From the entries below, return only the lines starting at the one that contains "nor2_2 | 10 |" and ending at the one that contains "adder cells (fa/ha/maj): 2.05", exactly as they stand.
########################################
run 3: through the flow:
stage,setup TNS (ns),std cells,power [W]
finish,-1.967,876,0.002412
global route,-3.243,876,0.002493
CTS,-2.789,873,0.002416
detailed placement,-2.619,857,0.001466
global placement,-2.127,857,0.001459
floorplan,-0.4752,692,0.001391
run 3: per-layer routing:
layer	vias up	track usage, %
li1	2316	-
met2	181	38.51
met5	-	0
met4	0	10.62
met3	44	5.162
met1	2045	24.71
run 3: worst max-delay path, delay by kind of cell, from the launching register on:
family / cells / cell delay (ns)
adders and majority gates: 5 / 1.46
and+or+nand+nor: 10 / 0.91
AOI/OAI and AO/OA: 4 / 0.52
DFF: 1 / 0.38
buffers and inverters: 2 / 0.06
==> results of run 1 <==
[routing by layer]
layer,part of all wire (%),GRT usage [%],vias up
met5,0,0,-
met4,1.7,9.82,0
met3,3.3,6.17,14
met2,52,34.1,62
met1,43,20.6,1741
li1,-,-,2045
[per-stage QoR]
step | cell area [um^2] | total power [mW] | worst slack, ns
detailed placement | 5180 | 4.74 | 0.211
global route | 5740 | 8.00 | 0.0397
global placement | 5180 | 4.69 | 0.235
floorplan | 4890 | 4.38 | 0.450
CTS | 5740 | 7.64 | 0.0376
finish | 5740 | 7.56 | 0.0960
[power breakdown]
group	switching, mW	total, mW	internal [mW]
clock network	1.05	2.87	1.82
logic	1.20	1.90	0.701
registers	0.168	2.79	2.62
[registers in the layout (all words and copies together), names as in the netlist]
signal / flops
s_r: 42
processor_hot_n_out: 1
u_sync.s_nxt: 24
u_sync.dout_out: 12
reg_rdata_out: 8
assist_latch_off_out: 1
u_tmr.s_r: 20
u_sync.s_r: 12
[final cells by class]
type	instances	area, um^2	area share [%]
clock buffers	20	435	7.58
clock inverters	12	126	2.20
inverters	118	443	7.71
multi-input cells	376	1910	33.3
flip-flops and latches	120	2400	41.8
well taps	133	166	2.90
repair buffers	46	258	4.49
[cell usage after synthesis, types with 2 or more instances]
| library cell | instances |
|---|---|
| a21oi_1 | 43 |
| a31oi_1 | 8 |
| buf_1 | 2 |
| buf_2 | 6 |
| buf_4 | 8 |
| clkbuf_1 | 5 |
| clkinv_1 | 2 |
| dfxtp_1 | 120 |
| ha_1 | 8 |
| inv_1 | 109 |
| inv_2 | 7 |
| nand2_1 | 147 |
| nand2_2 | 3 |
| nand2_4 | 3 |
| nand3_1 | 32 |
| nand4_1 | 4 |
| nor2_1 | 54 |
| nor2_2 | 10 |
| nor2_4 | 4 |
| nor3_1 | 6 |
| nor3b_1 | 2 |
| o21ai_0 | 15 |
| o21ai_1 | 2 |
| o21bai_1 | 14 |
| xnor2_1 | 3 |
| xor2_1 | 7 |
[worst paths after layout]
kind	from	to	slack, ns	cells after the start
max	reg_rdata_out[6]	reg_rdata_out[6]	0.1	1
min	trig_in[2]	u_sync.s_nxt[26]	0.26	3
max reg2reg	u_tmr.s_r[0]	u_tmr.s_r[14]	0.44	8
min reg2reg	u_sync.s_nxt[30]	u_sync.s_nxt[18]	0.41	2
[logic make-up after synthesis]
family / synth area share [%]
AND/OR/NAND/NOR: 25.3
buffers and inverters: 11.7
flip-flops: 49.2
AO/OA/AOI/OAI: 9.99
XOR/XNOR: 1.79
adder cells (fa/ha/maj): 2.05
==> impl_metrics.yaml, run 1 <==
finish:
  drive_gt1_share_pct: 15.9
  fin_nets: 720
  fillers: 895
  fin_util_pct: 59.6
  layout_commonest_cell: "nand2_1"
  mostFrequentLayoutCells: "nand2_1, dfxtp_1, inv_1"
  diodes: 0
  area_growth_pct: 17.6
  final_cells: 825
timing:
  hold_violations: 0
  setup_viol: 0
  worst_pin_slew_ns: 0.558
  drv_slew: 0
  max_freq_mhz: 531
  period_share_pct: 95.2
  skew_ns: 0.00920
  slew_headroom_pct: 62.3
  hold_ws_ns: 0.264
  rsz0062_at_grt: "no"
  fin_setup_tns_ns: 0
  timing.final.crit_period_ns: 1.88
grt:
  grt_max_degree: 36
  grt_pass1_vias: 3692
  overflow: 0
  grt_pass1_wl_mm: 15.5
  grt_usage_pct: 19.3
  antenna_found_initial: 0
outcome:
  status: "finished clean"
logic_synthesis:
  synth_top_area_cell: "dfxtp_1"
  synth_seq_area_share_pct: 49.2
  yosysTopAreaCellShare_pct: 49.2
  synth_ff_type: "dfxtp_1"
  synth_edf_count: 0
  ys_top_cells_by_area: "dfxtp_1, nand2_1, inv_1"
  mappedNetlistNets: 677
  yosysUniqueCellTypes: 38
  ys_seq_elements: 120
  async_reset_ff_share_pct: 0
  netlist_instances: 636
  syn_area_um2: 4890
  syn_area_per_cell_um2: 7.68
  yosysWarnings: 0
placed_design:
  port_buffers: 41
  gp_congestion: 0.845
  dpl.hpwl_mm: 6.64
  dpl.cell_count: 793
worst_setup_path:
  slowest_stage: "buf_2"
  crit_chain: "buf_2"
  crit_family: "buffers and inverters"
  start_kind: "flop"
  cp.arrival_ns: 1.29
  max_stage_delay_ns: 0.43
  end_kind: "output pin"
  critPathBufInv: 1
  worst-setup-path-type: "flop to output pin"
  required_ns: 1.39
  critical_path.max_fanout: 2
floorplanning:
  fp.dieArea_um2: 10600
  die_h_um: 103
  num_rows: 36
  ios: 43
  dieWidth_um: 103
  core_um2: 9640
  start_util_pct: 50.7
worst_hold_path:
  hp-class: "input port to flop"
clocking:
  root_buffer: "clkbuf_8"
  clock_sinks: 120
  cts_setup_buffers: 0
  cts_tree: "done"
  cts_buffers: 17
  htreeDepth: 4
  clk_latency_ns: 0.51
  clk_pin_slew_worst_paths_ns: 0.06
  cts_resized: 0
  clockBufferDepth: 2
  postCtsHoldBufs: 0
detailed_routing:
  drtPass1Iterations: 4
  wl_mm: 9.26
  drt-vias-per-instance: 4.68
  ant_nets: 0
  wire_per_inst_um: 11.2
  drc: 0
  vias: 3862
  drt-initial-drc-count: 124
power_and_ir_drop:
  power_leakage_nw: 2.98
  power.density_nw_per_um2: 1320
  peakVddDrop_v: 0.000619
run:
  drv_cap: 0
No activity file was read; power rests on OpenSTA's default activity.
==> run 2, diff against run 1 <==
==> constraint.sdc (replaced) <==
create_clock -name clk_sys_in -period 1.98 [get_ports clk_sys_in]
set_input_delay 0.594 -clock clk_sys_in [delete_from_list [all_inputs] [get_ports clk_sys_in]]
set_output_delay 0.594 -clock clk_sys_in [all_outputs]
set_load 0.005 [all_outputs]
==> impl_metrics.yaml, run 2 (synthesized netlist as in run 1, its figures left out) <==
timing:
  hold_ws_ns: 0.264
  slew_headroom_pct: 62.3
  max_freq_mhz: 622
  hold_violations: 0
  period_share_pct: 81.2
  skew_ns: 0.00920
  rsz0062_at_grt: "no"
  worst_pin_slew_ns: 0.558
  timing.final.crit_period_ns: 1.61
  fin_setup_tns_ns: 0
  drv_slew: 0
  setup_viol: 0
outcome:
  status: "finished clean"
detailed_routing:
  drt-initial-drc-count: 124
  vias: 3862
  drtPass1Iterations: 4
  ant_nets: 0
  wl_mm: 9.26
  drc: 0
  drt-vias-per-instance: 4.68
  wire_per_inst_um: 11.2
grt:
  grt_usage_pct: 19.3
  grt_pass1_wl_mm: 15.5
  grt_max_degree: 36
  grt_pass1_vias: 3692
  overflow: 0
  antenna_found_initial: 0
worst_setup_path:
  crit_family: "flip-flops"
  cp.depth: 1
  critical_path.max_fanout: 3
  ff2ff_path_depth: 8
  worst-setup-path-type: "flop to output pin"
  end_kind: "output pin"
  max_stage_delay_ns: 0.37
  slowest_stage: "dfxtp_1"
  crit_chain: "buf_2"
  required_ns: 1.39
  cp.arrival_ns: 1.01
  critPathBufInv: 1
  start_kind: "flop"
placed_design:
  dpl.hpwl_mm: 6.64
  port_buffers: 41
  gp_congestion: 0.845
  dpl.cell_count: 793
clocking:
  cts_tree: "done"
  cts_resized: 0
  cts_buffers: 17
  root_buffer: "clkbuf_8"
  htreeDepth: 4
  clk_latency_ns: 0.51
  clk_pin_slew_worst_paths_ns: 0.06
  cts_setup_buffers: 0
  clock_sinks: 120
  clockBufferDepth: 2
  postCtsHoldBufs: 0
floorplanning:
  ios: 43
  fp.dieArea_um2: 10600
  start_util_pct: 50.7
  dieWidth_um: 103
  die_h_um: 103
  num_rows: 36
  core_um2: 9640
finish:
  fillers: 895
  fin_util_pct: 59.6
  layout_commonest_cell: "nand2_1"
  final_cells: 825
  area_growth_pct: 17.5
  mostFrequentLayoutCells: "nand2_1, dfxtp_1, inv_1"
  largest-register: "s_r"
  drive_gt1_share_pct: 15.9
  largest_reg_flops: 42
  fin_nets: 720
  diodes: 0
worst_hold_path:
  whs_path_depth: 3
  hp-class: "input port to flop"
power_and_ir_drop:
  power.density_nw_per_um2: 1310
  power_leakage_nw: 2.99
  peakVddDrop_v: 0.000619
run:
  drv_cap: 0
<file path="src/verilog/asr_pkg.sv">
package asr_pkg;

  // Register offsets inside the device map.
  localparam logic [7:0] ADDR_STRAP_STATUS  = 8'h00;
  localparam logic [7:0] DEV_COND_STATUS    = 8'h01;
  localparam logic [7:0] X_ACCEL_LOW        = 8'h02;
  localparam logic [7:0] X_ACCEL_HIGH       = 8'h03;
  localparam logic [7:0] Y_ACCEL_LOW        = 8'h04;
  localparam logic [7:0] Y_ACCEL_HIGH       = 8'h05;
  localparam logic [7:0] Z_ACCEL_LOW        = 8'h06;
  localparam logic [7:0] Z_ACCEL_HIGH       = 8'h07;

  // Reset values.
  localparam logic [7:0] ADDR_STRAP_RESET   = 8'h00;
  localparam logic [7:0] DEV_COND_RESET     = 8'h04;

  // Bit positions.
  localparam int ADDR_SELECT_BIT            = 3;
  localparam int OVERRUN_BIT                = 0;
  localparam int CLOCK_OFF_BIT              = 1;
  localparam int FUSE_POWER_BIT             = 5;
  localparam int WATCH_ACTIVE_BIT           = 6;
  localparam int WATCH_DETECT_BIT           = 7;

  // Two-wire slave base addresses chosen by the strap.
  localparam logic [6:0] BUS_ADDR_STRAP_LOW  = 7'h4C;
  localparam logic [6:0] BUS_ADDR_STRAP_HIGH = 7'h6C;

  // Mode field codes: sleep loaded by reset, and the code entered on activity detection.
  localparam logic [2:0] MODE_SLEEP         = 3'h0;
  localparam logic [2:0] MODE_CONT_WAKE     = 3'h5;

  // Sample widths: full, direct samples and FIFO samples; skid buffer depth.
  localparam int SAMPLE_W                   = 16;
  localparam int DIRECT_RES                 = 14;
  localparam int FIFO_RES                   = 12;
  localparam int BUF_DEPTH                  = 2;

  // Strap settle: cycles after reset release before the strap is caught; bits in one bus byte.
  localparam logic [1:0] STRAP_SETTLE       = 2'h3;
  localparam logic [3:0] BITS_PER_BYTE      = 4'h8;

  typedef enum logic [2:0] {
    I2C_IDLE, I2C_ADDR, I2C_ACK_ADDR, I2C_PTR, I2C_ACK_WR, I2C_WR, I2C_TX, I2C_MACK
  } asr_i2c_state_t;

endpackage : asr_pkg

</file>
<file path="src/verilog/asr_readout.sv">
`timescale 1ns/1ns
`default_nettype none
module asr_readout
  import asr_pkg::*;
(
  input  wire logic                    clk,
  input  wire logic                    sys_rst,
  input  wire logic                    scl_pin,
  input  wire logic                    sda_in,
  output var  logic                    sda_out,
  output var  logic                    sda_oe,
  input  wire logic                    addr_strap_pin,
  input  wire logic [2:0]              iface_select,
  input  wire logic                    fifo_enable,
  input  wire logic                    sample_valid,
  output var  logic                    sample_ready,
  input  wire logic [asr_pkg::SAMPLE_W-1:0] sample_x,
  input  wire logic [asr_pkg::SAMPLE_W-1:0] sample_y,
  input  wire logic [asr_pkg::SAMPLE_W-1:0] sample_z,
  input  wire logic                    clock_off,
  input  wire logic                    fuse_powered,
  input  wire logic                    watch_active,
  input  wire logic                    activity_event,
  input  wire logic [2:0]              mode_cmd,
  input  wire logic                    mode_cmd_valid,
  output var  logic [2:0]              mode_status,
  output var  logic                    continuous_wake,
  output var  logic                    fifo_advance,
  output var  logic                    output_frozen
);
  import asr_pkg::*;

  // Sign extension from a given resolution up to the full sample width.
  function automatic logic [SAMPLE_W-1:0] sext(input logic [SAMPLE_W-1:0] raw,
                                               input int res);
    logic [SAMPLE_W-1:0] val;
    val = raw;
    for (int i = 0; i < SAMPLE_W; i++) begin
      if (i >= res) begin
        val[i] = raw[res-1];
      end
    end
    return val;
  endfunction : sext

  logic                 scl_meta;
  logic                 scl_s;
  logic                 scl_q;
  logic                 sda_meta;
  logic                 sda_s;
  logic                 sda_q;
  logic                 strap_meta;
  logic                 strap_s;
  logic                 scl_rise;
  logic                 scl_fall;
  logic                 start_det;
  logic                 stop_det;
  asr_i2c_state_t       state_reg;
  logic [3:0]           bit_cnt_reg;
  logic [7:0]           shift_reg;
  logic [7:0]           tx_reg;
  logic [7:0]           ptr_reg;
  logic                 nack_reg;
  logic                 busy_reg;
  logic                 rd_load;
  logic [7:0]           rd_addr;
  logic [7:0]           rd_byte;
  logic [6:0]           my_addr;
  logic [1:0]           strap_wait_reg;
  logic                 strap_taken_reg;
  logic                 addr_select_bit;
  logic                 sample_overrun;
  logic                 watch_detect_reg;
  logic                 unread_reg;
  logic                 refill_reg;
  logic                 seq_ok_reg;
  logic [7:0]           last_rd_reg;
  logic                 seq_done;
  logic                 sample_read;
  logic                 cond_read;
  logic [SAMPLE_W-1:0]  x_accel;
  logic [SAMPLE_W-1:0]  y_accel;
  logic [SAMPLE_W-1:0]  z_accel;
  logic [7:0]           cond_status;
  logic                 buf_valid;
  logic                 buf_ready;
  logic [3*SAMPLE_W-1:0] buf_data;
  logic                 drain;

  // Two-flop synchronisers for the bus pins and the strap; the third stage finds edges.
  always_ff @(posedge clk) begin
    if (sys_rst) begin
      scl_meta   <= 1'b1;
      scl_s      <= 1'b1;
      scl_q      <= 1'b1;
      sda_meta   <= 1'b1;
      sda_s      <= 1'b1;
      sda_q      <= 1'b1;
      strap_meta <= 1'b0;
      strap_s    <= 1'b0;
    end else begin
      scl_meta   <= scl_pin;
      scl_s      <= scl_meta;
      scl_q      <= scl_s;
      sda_meta   <= sda_in;
      sda_s      <= sda_meta;
      sda_q      <= sda_s;
      strap_meta <= addr_strap_pin;
      strap_s    <= strap_meta;
    end
  end

  // Bus events seen on the synchronised lines.
  assign scl_rise  = scl_s && !scl_q;
  assign scl_fall  = !scl_s && scl_q;
  assign start_det = scl_s && scl_q && sda_q && !sda_s;
  assign stop_det  = scl_s && scl_q && !sda_q && sda_s;

  // The strap is caught once, after the synchronisers have settled past reset.
  always_ff @(posedge clk) begin
    if (sys_rst) begin
      strap_wait_reg  <= 2'h0;
      strap_taken_reg <= 1'b0;
      addr_select_bit <= 1'b0;
    end else if (!strap_taken_reg) begin
      if (strap_wait_reg == STRAP_SETTLE) begin
        addr_select_bit <= strap_s;
        strap_taken_reg <= 1'b1;
      end else begin
        strap_wait_reg <= strap_wait_reg + 2'h1;
      end
    end
  end

  assign my_addr = addr_select_bit ? BUS_ADDR_STRAP_HIGH : BUS_ADDR_STRAP_LOW;

  // Transaction window: frozen from START to STOP.
  always_ff @(posedge clk) begin
    if (sys_rst) begin
      busy_reg <= 1'b0;
    end else if (start_det) begin
      busy_reg <= 1'b1;
    end else if (stop_det) begin
      busy_reg <= 1'b0;
    end
  end

  assign output_frozen = busy_reg;

  // A byte is fetched for transmit after the address ack or a master ack.
  always_comb begin
    rd_load = 1'b0;
    rd_addr = ptr_reg;
    if (scl_fall && !start_det && !stop_det) begin
      if (state_reg == I2C_ACK_ADDR && shift_reg[1]) begin // R/W bit; the ack sits below it.
        rd_load = 1'b1;
      end else if (state_reg == I2C_MACK && !nack_reg) begin
        rd_load = 1'b1;
        rd_addr = ptr_reg + 8'h01;
      end
    end
  end

  // Read multiplexer; unmapped offsets read as zero.
  always_comb begin
    rd_byte = 8'h00;
    case (rd_addr)
      ADDR_STRAP_STATUS: rd_byte = {4'h0, addr_select_bit, 3'h0};
      DEV_COND_STATUS:   rd_byte = cond_status;
      X_ACCEL_LOW:       rd_byte = x_accel[7:0];
      X_ACCEL_HIGH:      rd_byte = x_accel[15:8];
      Y_ACCEL_LOW:       rd_byte = y_accel[7:0];
      Y_ACCEL_HIGH:      rd_byte = y_accel[15:8];
      Z_ACCEL_LOW:       rd_byte = z_accel[7:0];
      Z_ACCEL_HIGH:      rd_byte = z_accel[15:8];
      default:           rd_byte = 8'h00;
    endcase
  end

  // Two-wire slave: shift on SCL rise, change SDA on SCL fall.
  // Writes past the pointer byte are acknowledged and dropped; this map is read only.
  always_ff @(posedge clk) begin
    if (sys_rst) begin
      state_reg   <= I2C_IDLE;
      bit_cnt_reg <= 4'h0;
      shift_reg   <= 8'h00;
      tx_reg      <= 8'h00;
      ptr_reg     <= 8'h00;
      nack_reg    <= 1'b1;
      sda_oe      <= 1'b0;
    end else if (start_det) begin
      state_reg   <= I2C_ADDR;
      bit_cnt_reg <= 4'h0;
      sda_oe      <= 1'b0;
    end else if (stop_det) begin
      state_reg <= I2C_IDLE;
      sda_oe    <= 1'b0;
    end else begin
      if (scl_rise) begin
        shift_reg   <= {shift_reg[6:0], sda_s};
        bit_cnt_reg <= bit_cnt_reg + 4'h1;
        if (state_reg == I2C_MACK) begin
          nack_reg <= sda_s;
        end
      end
      if (rd_load) begin
        tx_reg      <= rd_byte;
        ptr_reg     <= rd_addr;
        sda_oe      <= !rd_byte[7];
        bit_cnt_reg <= 4'h0;
        state_reg   <= I2C_TX;
      end else if (scl_fall) begin
        case (state_reg)
          I2C_ADDR: begin
            if (bit_cnt_reg == BITS_PER_BYTE) begin
              if (shift_reg[7:1] == my_addr) begin
                sda_oe    <= 1'b1;
                state_reg <= I2C_ACK_ADDR;
              end else begin
                state_reg <= I2C_IDLE;
              end
            end
          end
          I2C_ACK_ADDR: begin
            sda_oe      <= 1'b0;
            bit_cnt_reg <= 4'h0;
            state_reg   <= I2C_PTR;
          end
          I2C_PTR: begin
            if (bit_cnt_reg == BITS_PER_BYTE) begin
              ptr_reg   <= shift_reg;
              sda_oe    <= 1'b1;
              state_reg <= I2C_ACK_WR;
            end
          end
          I2C_ACK_WR: begin
            sda_oe      <= 1'b0;
            bit_cnt_reg <= 4'h0;
            state_reg   <= I2C_WR;
          end
          I2C_WR: begin
            if (bit_cnt_reg == BITS_PER_BYTE) begin
              sda_oe    <= 1'b1;
              state_reg <= I2C_ACK_WR;
            end
          end
          I2C_TX: begin
            if (bit_cnt_reg == BITS_PER_BYTE) begin
              sda_oe    <= 1'b0;
              state_reg <= I2C_MACK;
            end else begin
              tx_reg <= {tx_reg[6:0], 1'b0};
              sda_oe <= !tx_reg[6];
            end
          end
          I2C_MACK: begin
            sda_oe    <= 1'b0;
            state_reg <= I2C_IDLE;
          end
          default: begin
            sda_oe    <= 1'b0;
            state_reg <= I2C_IDLE;
          end
        endcase
      end
    end
  end

  // Open drain: the data flop only ever pulls low.
  always_ff @(posedge clk) begin
    sda_out <= 1'b0;
  end

  // Track the 0x02..0x07 read walk; a break in the walk restarts it.
  always_ff @(posedge clk) begin
    if (sys_rst) begin
      seq_ok_reg  <= 1'b0;
      last_rd_reg <= 8'h00;
    end else if (rd_load) begin
      last_rd_reg <= rd_addr;
      if (rd_addr == X_ACCEL_LOW) begin
        seq_ok_reg <= 1'b1;
      end else if (rd_addr != last_rd_reg + 8'h01) begin
        seq_ok_reg <= 1'b0;
      end
    end
  end

  assign seq_done    = rd_load && seq_ok_reg && rd_addr == Z_ACCEL_HIGH
                       && last_rd_reg == Z_ACCEL_LOW;
  assign sample_read = rd_load && rd_addr == Z_ACCEL_HIGH;
  assign cond_read   = rd_load && rd_addr == DEV_COND_STATUS;

  // Buffer between the sample source and the output registers.
  asr_skid_buffer #(
    .WIDTH (3 * SAMPLE_W),
    .DEPTH (BUF_DEPTH)
  ) u_buf (
    .clk       (clk),
    .sys_rst   (sys_rst),
    .in_valid  (sample_valid),
    .in_ready  (sample_ready),
    .in_data   ({sample_z, sample_y, sample_x}),
    .out_valid (buf_valid),
    .out_ready (buf_ready),
    .out_data  (buf_data)
  );

  // Loads stall while frozen, with no interface chosen, or while FIFO data awaits a full read.
  assign buf_ready = (iface_select != 3'h0) && !busy_reg
                     && (!fifo_enable || refill_reg);
  assign drain     = buf_valid && buf_ready;

  // Axis output registers, sign extended by source resolution.
  always_ff @(posedge clk) begin
    if (sys_rst) begin
      x_accel <= '0;
      y_accel <= '0;
      z_accel <= '0;
    end else if (drain) begin
      if (fifo_enable) begin
        x_accel <= sext(buf_data[SAMPLE_W-1:0], FIFO_RES);
        y_accel <= sext(buf_data[2*SAMPLE_W-1:SAMPLE_W], FIFO_RES);
        z_accel <= sext(buf_data[3*SAMPLE_W-1:2*SAMPLE_W], FIFO_RES);
      end else begin
        x_accel <= sext(buf_data[SAMPLE_W-1:0], DIRECT_RES);
        y_accel <= sext(buf_data[2*SAMPLE_W-1:SAMPLE_W], DIRECT_RES);
        z_accel <= sext(buf_data[3*SAMPLE_W-1:2*SAMPLE_W], DIRECT_RES);
      end
    end
  end

  // FIFO refill request and pointer advance after a complete walk.
  always_ff @(posedge clk) begin
    if (sys_rst) begin
      refill_reg   <= 1'b1;
      fifo_advance <= 1'b0;
    end else begin
      fifo_advance <= seq_done && fifo_enable;
      if (seq_done) begin
        refill_reg <= 1'b1;
      end else if (drain) begin
        refill_reg <= 1'b0;
      end
    end
  end

  // Unread tracking and overrun; a new overwrite in the read cycle wins over the clear.
  always_ff @(posedge clk) begin
    if (sys_rst) begin
      unread_reg     <= 1'b0;
      sample_overrun <= 1'b0;
    end else begin
      if (drain) begin
        unread_reg <= 1'b1;
      end else if (sample_read) begin
        unread_reg <= 1'b0;
      end
      if (drain && unread_reg) begin
        sample_overrun <= 1'b1;
      end else if (sample_read) begin
        sample_overrun <= 1'b0;
      end
    end
  end

  // Activity detect flag holds until the status byte is read; an event then wins.
  always_ff @(posedge clk) begin
    if (sys_rst) begin
      watch_detect_reg <= 1'b0;
    end else if (activity_event) begin
      watch_detect_reg <= 1'b1;
    end else if (cond_read) begin
      watch_detect_reg <= 1'b0;
    end
  end

  // Mode field: an activity event forces continuous wake over any command.
  always_ff @(posedge clk) begin
    if (sys_rst) begin
      mode_status     <= MODE_SLEEP;
      continuous_wake <= 1'b0;
    end else if (activity_event) begin
      mode_status     <= MODE_CONT_WAKE;
      continuous_wake <= 1'b1;
    end else if (mode_cmd_valid) begin
      mode_status     <= mode_cmd;
      continuous_wake <= (mode_cmd == MODE_CONT_WAKE);
    end
  end

  // Condition status byte; reserved bits hold their reset pattern.
  always_comb begin
    cond_status                   = DEV_COND_RESET;
    cond_status[OVERRUN_BIT]      = sample_overrun;
    cond_status[CLOCK_OFF_BIT]    = clock_off;
    cond_status[FUSE_POWER_BIT]   = fuse_powered;
    cond_status[WATCH_ACTIVE_BIT] = watch_active;
    cond_status[WATCH_DETECT_BIT] = watch_detect_reg;
  end

endmodule : asr_readout
`default_nettype wire

</file>
<file path="src/verilog/asr_skid_buffer.sv">
`timescale 1ns/1ns
`default_nettype none
module asr_skid_buffer #(
  parameter int WIDTH = 48,
  parameter int DEPTH = 2
) (
  input  wire logic             clk,
  input  wire logic             sys_rst,
  input  wire logic             in_valid,
  output var  logic             in_ready,
  input  wire logic [WIDTH-1:0] in_data,
  output var  logic             out_valid,
  input  wire logic             out_ready,
  output var  logic [WIDTH-1:0] out_data
);
  localparam int PW = (DEPTH > 1) ? $clog2(DEPTH) : 1;

  logic [WIDTH-1:0] mem [DEPTH];
  logic [PW-1:0]    wr_ptr_reg;
  logic [PW-1:0]    rd_ptr_reg;
  logic [PW:0]      count_reg;
  logic [PW:0]      count_next;
  logic             push;
  logic             pop;

  // Ready is registered so the source sees a clean flop, at the cost of one cycle of lag after a pop.
  assign push      = in_valid && in_ready;
  assign pop       = out_valid && out_ready;
  assign out_valid = (count_reg != '0);
  assign out_data  = mem[rd_ptr_reg];

  // Occupancy after this cycle's push and pop.
  always_comb begin
    count_next = count_reg;
    if (push && !pop) begin
      count_next = count_reg + 1'b1;
    end else if (pop && !push) begin
      count_next = count_reg - 1'b1;
    end
  end

  // Pointers, occupancy and the registered ready.
  always_ff @(posedge clk) begin
    if (sys_rst) begin
      wr_ptr_reg <= '0;
      rd_ptr_reg <= '0;
      count_reg  <= '0;
      in_ready   <= 1'b0;
    end else begin
      if (push) begin
        wr_ptr_reg <= (wr_ptr_reg == PW'(DEPTH - 1)) ? '0 : wr_ptr_reg + 1'b1;
      end
      if (pop) begin
        rd_ptr_reg <= (rd_ptr_reg == PW'(DEPTH - 1)) ? '0 : rd_ptr_reg + 1'b1;
      end
      count_reg <= count_next;
      in_ready  <= (count_next < (PW + 1)'(DEPTH));
    end
  end

  // Storage needs no reset; occupancy guards every read.
  always_ff @(posedge clk) begin
    if (push) begin
      mem[wr_ptr_reg] <= in_data;
    end
  end

endmodule : asr_skid_buffer
`default_nettype wire

</file>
########################################
**Answer box:**
| nor2_2 | 10 |
| nor2_4 | 4 |
| nor3_1 | 6 |
| nor3b_1 | 2 |
| o21ai_0 | 15 |
| o21ai_1 | 2 |
| o21bai_1 | 14 |
| xnor2_1 | 3 |
| xor2_1 | 7 |
[worst paths after layout]
kind	from	to	slack, ns	cells after the start
max	reg_rdata_out[6]	reg_rdata_out[6]	0.1	1
min	trig_in[2]	u_sync.s_nxt[26]	0.26	3
max reg2reg	u_tmr.s_r[0]	u_tmr.s_r[14]	0.44	8
min reg2reg	u_sync.s_nxt[30]	u_sync.s_nxt[18]	0.41	2
[logic make-up after synthesis]
family / synth area share [%]
AND/OR/NAND/NOR: 25.3
buffers and inverters: 11.7
flip-flops: 49.2
AO/OA/AOI/OAI: 9.99
XOR/XNOR: 1.79
adder cells (fa/ha/maj): 2.05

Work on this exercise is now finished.